米VMwareのサーバー仮想化ソフト環境であるVMware vSphere 4と組み合わせて利用するための、vEOSと呼ぶ運用管理機能を用意している。vEOSは、vSphereのコントロール・パネルと連動して動作する管理CUI(キャラクタ・ユーザー・インタフェース)コマンドであり、vSphere製品群を補完する。
vEOSを使うことで、物理スイッチ機器と仮想アプライアンス型のスイッチが混在したネットワーク・スイッチ環境を一元管理できるようになる。vEOSは、米Arista Networksのスイッチ機器の一機能として実装されているほか、VMware上で動作する仮想アプライアンス・サーバーの形態でも提供する。
---米Arista Networks製品の典型的な事例を紹介してほしい。
事例の1つ目は、低遅延/高性能というハードウエア性能を生かしたものだ。例えば、日本の金融機関の例だが、1秒あたり3000トランザクションの電子取引のネットワーク・スイッチとして使っている。
事例の2つ目は、iSCSIやNASなどIPベースのストレージ利用の基盤として使う例だ。DELL/EqualLogicのiSCSIストレージとのインテグレーション事例が増えている。なお、FCoE(FibreChannel over Ethernet)はマーケットの需要が高まっていないため、様子見である。

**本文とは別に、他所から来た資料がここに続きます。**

`config.mk`:
```
export PLATFORM = sky130hd
export DESIGN_NAME = fe_frontend
export DESIGN_NICKNAME = d
export VERILOG_FILES = /design/src/hw/fe_pkg.sv /design/src/hw/rv_isa_pkg.sv /design/src/hw/fe_bht.sv /design/src/hw/fe_fetch_queue.sv /design/src/hw/fe_frontend.sv /design/src/hw/fe_instr_scan.sv /design/src/hw/fe_pc_gen.sv
export VERILOG_INCLUDE_DIRS = /design/src /design/src/hw
export SDC_FILE = /design/constraint.sdc
export NUM_CORES = 1
export LEC_CHECK = 0
export BUFFER_PORTS_ARGS = -buffer_cell sky130_fd_sc_hd__buf_2
export CAP_MARGIN = 20
export CORE_ASPECT_RATIO = 1.1
export CORE_MARGIN = 2
export CORE_UTILIZATION = 60
export CTS_CLUSTER_SIZE = 16
export DETAILED_ROUTE_END_ITERATION = 10
export GPL_ROUTABILITY_DRIVEN = 0
export HOLD_SLACK_MARGIN = 0.08
export PLACE_DENSITY = 0.84
export SLEW_MARGIN = 5
export SYNTH_ARGS = -nofsm -noshare
export SYNTH_HDL_FRONTEND = slang
export SYNTH_SLANG_ARGS = --single-unit
```
`constraint.sdc`:
```
create_clock -name clk_i -period 10.45 [get_ports clk_i]
set_input_delay 0.5225 -clock clk_i [delete_from_list [all_inputs] [get_ports clk_i]]
set_output_delay 0.5225 -clock clk_i [all_outputs]
set_load 0.01 [all_outputs]
```
`src/hw/fe_defs.svh`:
```
// sizing macros for the fetch frontend, included by every RTL and testbench file that needs them
`ifndef FE_DEFS_SVH
`define FE_DEFS_SVH

// virtual address width
`define FE_VLEN 32

// branch history table entries, indexed by pc bits above the word offset
`define FE_BHT_ENTRIES 16

// fetch queue entries toward decode
`define FE_QUEUE_DEPTH 4

`endif

```
`src/hw/fe_pkg.sv`:
```
// transaction types exchanged by the fetch frontend with memory, back-end and decode
`include "fe_defs.svh"

package fe_pkg;

    // control-flow kind of a fetched instruction
    typedef enum logic [1:0] {
        NoCF,
        Branch,
        Jump,
        JumpR
    } cf_e;

    // ---------------------------------------------
    // memory side
    // ---------------------------------------------
    typedef struct packed {
        logic                valid;
        logic [`FE_VLEN-1:0] vaddr;
        logic                kill;   // cancels the request of the previous cycle
    } fetch_req_t;

    typedef struct packed {
        logic                valid;
        logic [`FE_VLEN-1:0] vaddr;
        logic [31:0]         data;
    } fetch_rsp_t;

    // ---------------------------------------------
    // back-end side
    // ---------------------------------------------
    typedef struct packed {
        logic                valid;
        logic [`FE_VLEN-1:0] pc;
        logic [`FE_VLEN-1:0] target;
        logic                is_taken;
        logic                is_mispredict;
        cf_e                 cf;
    } resolve_t;

    typedef struct packed {
        logic                eret;
        logic [`FE_VLEN-1:0] epc;
        logic                ex_valid;
        logic [`FE_VLEN-1:0] trap_base;
    } redirect_t;

    // one queued instruction toward decode
    typedef struct packed {
        logic [`FE_VLEN-1:0] pc;
        logic [31:0]         instr;
        cf_e                 cf;
        logic                predict_taken;
        logic [`FE_VLEN-1:0] predict_addr;
    } fetch_entry_t;

    // table lookup result
    typedef struct packed {
        logic valid;
        logic taken;
    } bht_pred_t;

endpackage

```
`src/hw/rv_isa_pkg.sv`:
```
// RV32 instruction encoding types, imported by the frontend blocks that decode fetched words
package rv_isa_pkg;

    // base opcodes, only the control-flow ones are decoded in fetch
    typedef enum logic [6:0] {
        LOAD     = 7'b0000011,
        MISC_MEM = 7'b0001111,
        OP_IMM   = 7'b0010011,
        AUIPC    = 7'b0010111,
        STORE    = 7'b0100011,
        OP       = 7'b0110011,
        LUI      = 7'b0110111,
        BRANCH   = 7'b1100011,
        JALR     = 7'b1100111,
        JAL      = 7'b1101111,
        SYSTEM   = 7'b1110011
    } rv_opcode_e;

    // conditional branch layout
    typedef struct packed {
        logic       imm12;
        logic [5:0] imm10_5;
        logic [4:0] rs2;
        logic [4:0] rs1;
        logic [2:0] funct3;
        logic [3:0] imm4_1;
        logic       imm11;
        rv_opcode_e opcode;
    } rv_btype_t;

    // jal layout
    typedef struct packed {
        logic       imm20;
        logic [9:0] imm10_1;
        logic       imm11;
        logic [7:0] imm19_12;
        logic [4:0] rd;
        rv_opcode_e opcode;
    } rv_jtype_t;

    // same 32-bit word, two immediate layouts
    typedef union packed {
        rv_btype_t btype;
        rv_jtype_t jtype;
    } rv_instr_u;

endpackage

```
`src/hw/fe_bht.sv`:
```
// branch history table of 2-bit counters, read with the fetched pc and trained by back-end resolves
`include "fe_defs.svh"
`timescale 1ns/10ps

module fe_bht (
    input  logic                clk_i,
    input  logic                rst_ni,
    input  logic                flush_i,
    input  logic [`FE_VLEN-1:0] pc_i,
    output fe_pkg::bht_pred_t   pred_o,
    input  fe_pkg::resolve_t    resolve_i
);

    import fe_pkg::*;

    localparam int unsigned IDX_W = $clog2(`FE_BHT_ENTRIES);

    logic [`FE_BHT_ENTRIES-1:0] valid_q;
    logic [1:0]                 cnt_q [`FE_BHT_ENTRIES];
    logic [IDX_W-1:0]           rd_idx;
    logic [IDX_W-1:0]           upd_idx;
    logic                       upd;

    // word offset bits are skipped
    assign rd_idx  = pc_i[IDX_W+1:2];
    assign upd_idx = resolve_i.pc[IDX_W+1:2];
    assign upd     = resolve_i.valid & (resolve_i.cf == Branch);

    // combinational read, counter msb is the direction
    always_comb begin
        pred_o.valid = valid_q[rd_idx];
        pred_o.taken = valid_q[rd_idx] & cnt_q[rd_idx][1];
    end

    // ---------------------------------------------
    // valid bits
    // ---------------------------------------------
    always_ff @(posedge clk_i or negedge rst_ni) begin
        if (!rst_ni) begin
            valid_q <= '0;
        end else if (flush_i) begin
            valid_q <= '0;
        end else if (upd) begin
            valid_q[upd_idx] <= 1'b1;
        end
    end

    // ---------------------------------------------
    // saturating counters
    // ---------------------------------------------
    always_ff @(posedge clk_i) begin
        if (upd) begin
            if (!valid_q[upd_idx]) begin
                // first sighting starts weak in the resolved direction
                cnt_q[upd_idx] <= resolve_i.is_taken ? 2'b10 : 2'b01;
            end else if (resolve_i.is_taken && cnt_q[upd_idx] != 2'b11) begin
                cnt_q[upd_idx] <= cnt_q[upd_idx] + 2'b01;
            end else if (!resolve_i.is_taken && cnt_q[upd_idx] != 2'b00) begin
                cnt_q[upd_idx] <= cnt_q[upd_idx] - 2'b01;
            end
        end
    end

endmodule

```
`src/hw/fe_fetch_queue.sv`:
```
// circular FIFO of scanned fetch entries toward decode, reporting room for all requests in flight
`include "fe_defs.svh"
`timescale 1ns/10ps

module fe_fetch_queue (
    input  logic                 clk_i,
    input  logic                 rst_ni,
    input  logic                 flush_i,
    input  logic                 push_i,
    input  fe_pkg::fetch_entry_t entry_i,
    output logic                 room_o,
    output fe_pkg::fetch_entry_t entry_o,
    output logic                 valid_o,
    input  logic                 ready_i
);

    import fe_pkg::*;

    localparam int unsigned DEPTH    = `FE_QUEUE_DEPTH;
    localparam int unsigned PTR_W    = $clog2(DEPTH);
    localparam int unsigned CNT_W    = $clog2(DEPTH + 1);
    // push slot, response register and memory request all need a place
    localparam int unsigned ROOM_MAX = DEPTH - 3;

    fetch_entry_t     mem_q [DEPTH];
    logic [PTR_W-1:0] wr_ptr_q, rd_ptr_q;
    logic [CNT_W-1:0] count_q;
    logic             pop;

    assign valid_o = (count_q != '0);
    assign entry_o = mem_q[rd_ptr_q];
    assign pop     = valid_o & ready_i;
    assign room_o  = (count_q <= CNT_W'(ROOM_MAX));

    // ---------------------------------------------
    // pointers and fill level
    // ---------------------------------------------
    always_ff @(posedge clk_i or negedge rst_ni) begin
        if (!rst_ni) begin
            wr_ptr_q <= '0;
            rd_ptr_q <= '0;
            count_q  <= '0;
        end else if (flush_i) begin
            wr_ptr_q <= '0;
            rd_ptr_q <= '0;
            count_q  <= '0;
        end else begin
            if (push_i) begin
                wr_ptr_q <= (wr_ptr_q == PTR_W'(DEPTH - 1)) ? '0 : wr_ptr_q + 1'b1;
            end
            if (pop) begin
                rd_ptr_q <= (rd_ptr_q == PTR_W'(DEPTH - 1)) ? '0 : rd_ptr_q + 1'b1;
            end
            case ({push_i, pop})
                2'b10:   count_q <= count_q + 1'b1;
                2'b01:   count_q <= count_q - 1'b1;
                default: count_q <= count_q;
            endcase
        end
    end

    // storage, overflow cannot happen while requests wait for room
    always_ff @(posedge clk_i) begin
        if (push_i && !flush_i) begin
            mem_q[wr_ptr_q] <= entry_i;
        end
    end

endmodule

```
`src/hw/fe_frontend.sv`:
```
// RV32 fetch frontend top level, connects memory, back-end resolves and the decode queue
`include "fe_defs.svh"
`timescale 1ns/10ps

module fe_frontend (
    input  logic                 clk_i,
    input  logic                 rst_ni,
    input  logic                 flush_i,
    input  logic [`FE_VLEN-1:0]  boot_addr_i,
    input  fe_pkg::resolve_t     resolve_i,
    input  fe_pkg::redirect_t    redirect_i,
    output fe_pkg::fetch_req_t   fetch_req_o,
    input  fe_pkg::fetch_rsp_t   fetch_rsp_i,
    output fe_pkg::fetch_entry_t fetch_entry_o,
    output logic                 fetch_entry_valid_o,
    input  logic                 fetch_entry_ready_i
);

    import fe_pkg::*;
    import rv_isa_pkg::*;

    // response register
    logic                rsp_valid_q;
    logic [`FE_VLEN-1:0] rsp_vaddr_q;
    rv_instr_u           rsp_instr_q;

    cf_e                 cf;
    logic [`FE_VLEN-1:0] imm;
    bht_pred_t           bht_pred;
    logic                predict_taken;
    logic [`FE_VLEN-1:0] predict_addr;
    fetch_entry_t        entry;
    logic                push;

    logic                is_mispredict;
    logic                clear;        // drops everything fetched so far
    logic                kill;
    logic                queue_room;
    logic                fetch_room;
    logic                fetch_valid;
    logic [`FE_VLEN-1:0] fetch_addr;

    assign is_mispredict = resolve_i.valid & resolve_i.is_mispredict;
    assign clear         = is_mispredict | redirect_i.eret | redirect_i.ex_valid | flush_i;
    // a taken prediction only kills the word behind it, queued entries stay
    assign kill          = clear | predict_taken;
    assign fetch_room    = queue_room & ~flush_i;

    // ---------------------------------------------
    // memory response register
    // ---------------------------------------------
    always_ff @(posedge clk_i or negedge rst_ni) begin
        if (!rst_ni) begin
            rsp_valid_q <= 1'b0;
        end else begin
            rsp_valid_q <= fetch_rsp_i.valid & ~kill;
        end
    end

    always_ff @(posedge clk_i) begin
        if (fetch_rsp_i.valid) begin
            rsp_vaddr_q <= fetch_rsp_i.vaddr;
            rsp_instr_q <= fetch_rsp_i.data;
        end
    end

    // ---------------------------------------------
    // prediction
    // ---------------------------------------------
    always_comb begin
        predict_taken = 1'b0;
        if (rsp_valid_q) begin
            case (cf)
                Jump:    predict_taken = 1'b1;
                // no history yet, backward branches are taken
                Branch:  predict_taken = bht_pred.valid ? bht_pred.taken : imm[`FE_VLEN-1];
                default: predict_taken = 1'b0;
            endcase
        end
    end

    assign predict_addr = rsp_vaddr_q + imm;
    assign push         = rsp_valid_q & ~clear;

    always_comb begin
        entry.pc            = rsp_vaddr_q;
        entry.instr         = rsp_instr_q;
        entry.cf            = cf;
        entry.predict_taken = predict_taken;
        entry.predict_addr  = predict_addr;
    end

    always_comb begin
        fetch_req_o.valid = fetch_valid & ~kill;
        fetch_req_o.vaddr = fetch_addr;
        fetch_req_o.kill  = kill;
    end

    fe_pc_gen u_pc_gen (
        .clk_i           ( clk_i         ),
        .rst_ni          ( rst_ni        ),
        .boot_addr_i     ( boot_addr_i   ),
        .room_i          ( fetch_room    ),
        .predict_taken_i ( predict_taken ),
        .predict_addr_i  ( predict_addr  ),
        .resolve_i       ( resolve_i     ),
        .redirect_i      ( redirect_i    ),
        .fetch_addr_o    ( fetch_addr    ),
        .fetch_valid_o   ( fetch_valid   )
    );

    fe_instr_scan u_instr_scan (
        .instr_i ( rsp_instr_q ),
        .cf_o    ( cf          ),
        .imm_o   ( imm         )
    );

    fe_bht u_bht (
        .clk_i     ( clk_i       ),
        .rst_ni    ( rst_ni      ),
        .flush_i   ( flush_i     ),
        .pc_i      ( rsp_vaddr_q ),
        .pred_o    ( bht_pred    ),
        .resolve_i ( resolve_i   )
    );

    fe_fetch_queue u_fetch_queue (
        .clk_i   ( clk_i               ),
        .rst_ni  ( rst_ni              ),
        .flush_i ( clear               ),
        .push_i  ( push                ),
        .entry_i ( entry               ),
        .room_o  ( queue_room          ),
        .entry_o ( fetch_entry_o       ),
        .valid_o ( fetch_entry_valid_o ),
        .ready_i ( fetch_entry_ready_i )
    );

endmodule

```
`src/hw/fe_instr_scan.sv`:
```
// control-flow scan of one fetched word, used combinationally on the response register
`include "fe_defs.svh"
`timescale 1ns/10ps

module fe_instr_scan (
    input  rv_isa_pkg::rv_instr_u instr_i,
    output fe_pkg::cf_e           cf_o,
    output logic [`FE_VLEN-1:0]   imm_o
);

    import rv_isa_pkg::*;
    import fe_pkg::*;

    logic [`FE_VLEN-1:0] b_imm;
    logic [`FE_VLEN-1:0] j_imm;

    // branch offset, sign from bit 31, bit 0 always zero
    assign b_imm = {{(`FE_VLEN-12){instr_i.btype.imm12}},
                    instr_i.btype.imm11,
                    instr_i.btype.imm10_5,
                    instr_i.btype.imm4_1,
                    1'b0};

    // jal offset, 21 bits before extension
    assign j_imm = {{(`FE_VLEN-20){instr_i.jtype.imm20}},
                    instr_i.jtype.imm19_12,
                    instr_i.jtype.imm11,
                    instr_i.jtype.imm10_1,
                    1'b0};

    // opcode sits at the same place in both views
    always_comb begin
        cf_o  = NoCF;
        imm_o = '0;
        case (instr_i.btype.opcode)
            BRANCH: begin
                cf_o  = Branch;
                imm_o = b_imm;
            end
            JAL: begin
                cf_o  = Jump;
                imm_o = j_imm;
            end
            // target comes from a register, flagged only
            JALR: begin
                cf_o = JumpR;
            end
            default: begin
                cf_o = NoCF;
            end
        endcase
    end

endmodule

```
`src/hw/fe_pc_gen.sv`:
```
// next-PC register and fetch address selection, instantiated once by the frontend top level
`include "fe_defs.svh"
`timescale 1ns/10ps

module fe_pc_gen (
    input  logic                clk_i,
    input  logic                rst_ni,
    input  logic [`FE_VLEN-1:0] boot_addr_i,
    input  logic                room_i,
    input  logic                predict_taken_i,
    input  logic [`FE_VLEN-1:0] predict_addr_i,
    input  fe_pkg::resolve_t    resolve_i,
    input  fe_pkg::redirect_t   redirect_i,
    output logic [`FE_VLEN-1:0] fetch_addr_o,
    output logic                fetch_valid_o
);

    localparam logic [`FE_VLEN-1:0] PC_STEP = 4;

    logic [`FE_VLEN-1:0] npc_d, npc_q;
    logic                rst_load_q;   // first active cycle fetches from boot_addr_i
    logic                run_q;        // no requests until one edge after reset
    logic                is_mispredict;
    logic                issued;

    assign is_mispredict = resolve_i.valid & resolve_i.is_mispredict;

    // a taken prediction kills this cycle's request, so it never counts as issued
    assign fetch_valid_o = room_i & run_q;
    assign issued        = fetch_valid_o & ~predict_taken_i;

    // ---------------------------------------------
    // next pc select, later lines win
    // ---------------------------------------------
    always_comb begin
        fetch_addr_o = rst_load_q ? boot_addr_i : npc_q;
        // hold by default
        npc_d = fetch_addr_o;
        if (predict_taken_i) begin
            npc_d = predict_addr_i;
        end
        // sequential word after a request went out
        if (issued) begin
            npc_d = {fetch_addr_o[`FE_VLEN-1:2], 2'b00} + PC_STEP;
        end
        if (is_mispredict) begin
            npc_d = resolve_i.target;
        end
        if (redirect_i.eret) begin
            npc_d = redirect_i.epc;
        end
        // exceptions override everything
        if (redirect_i.ex_valid) begin
            npc_d = redirect_i.trap_base;
        end
    end

    always_ff @(posedge clk_i or negedge rst_ni) begin
        if (!rst_ni) begin
            npc_q      <= '0;
            rst_load_q <= 1'b1;
            run_q      <= 1'b0;
        end else begin
            npc_q      <= npc_d;
            run_q      <= 1'b1;
            // boot address only stays selected until the first running cycle
            rst_load_q <= rst_load_q & ~run_q;
        end
    end

endmodule

```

事例の3つ目は、Web系のサービス事業におけるサーバー間通信やインター・コネクト需要だ。大量ユーザーからのアクセスと、背後のデータ・ストアとを結び付ける。オブジェクト・キャッシュのmemcachedなどを用いたデータへの高速アクセスが可能になっている昨今、ネットワーク・スイッチの需要は高まるばかりだ。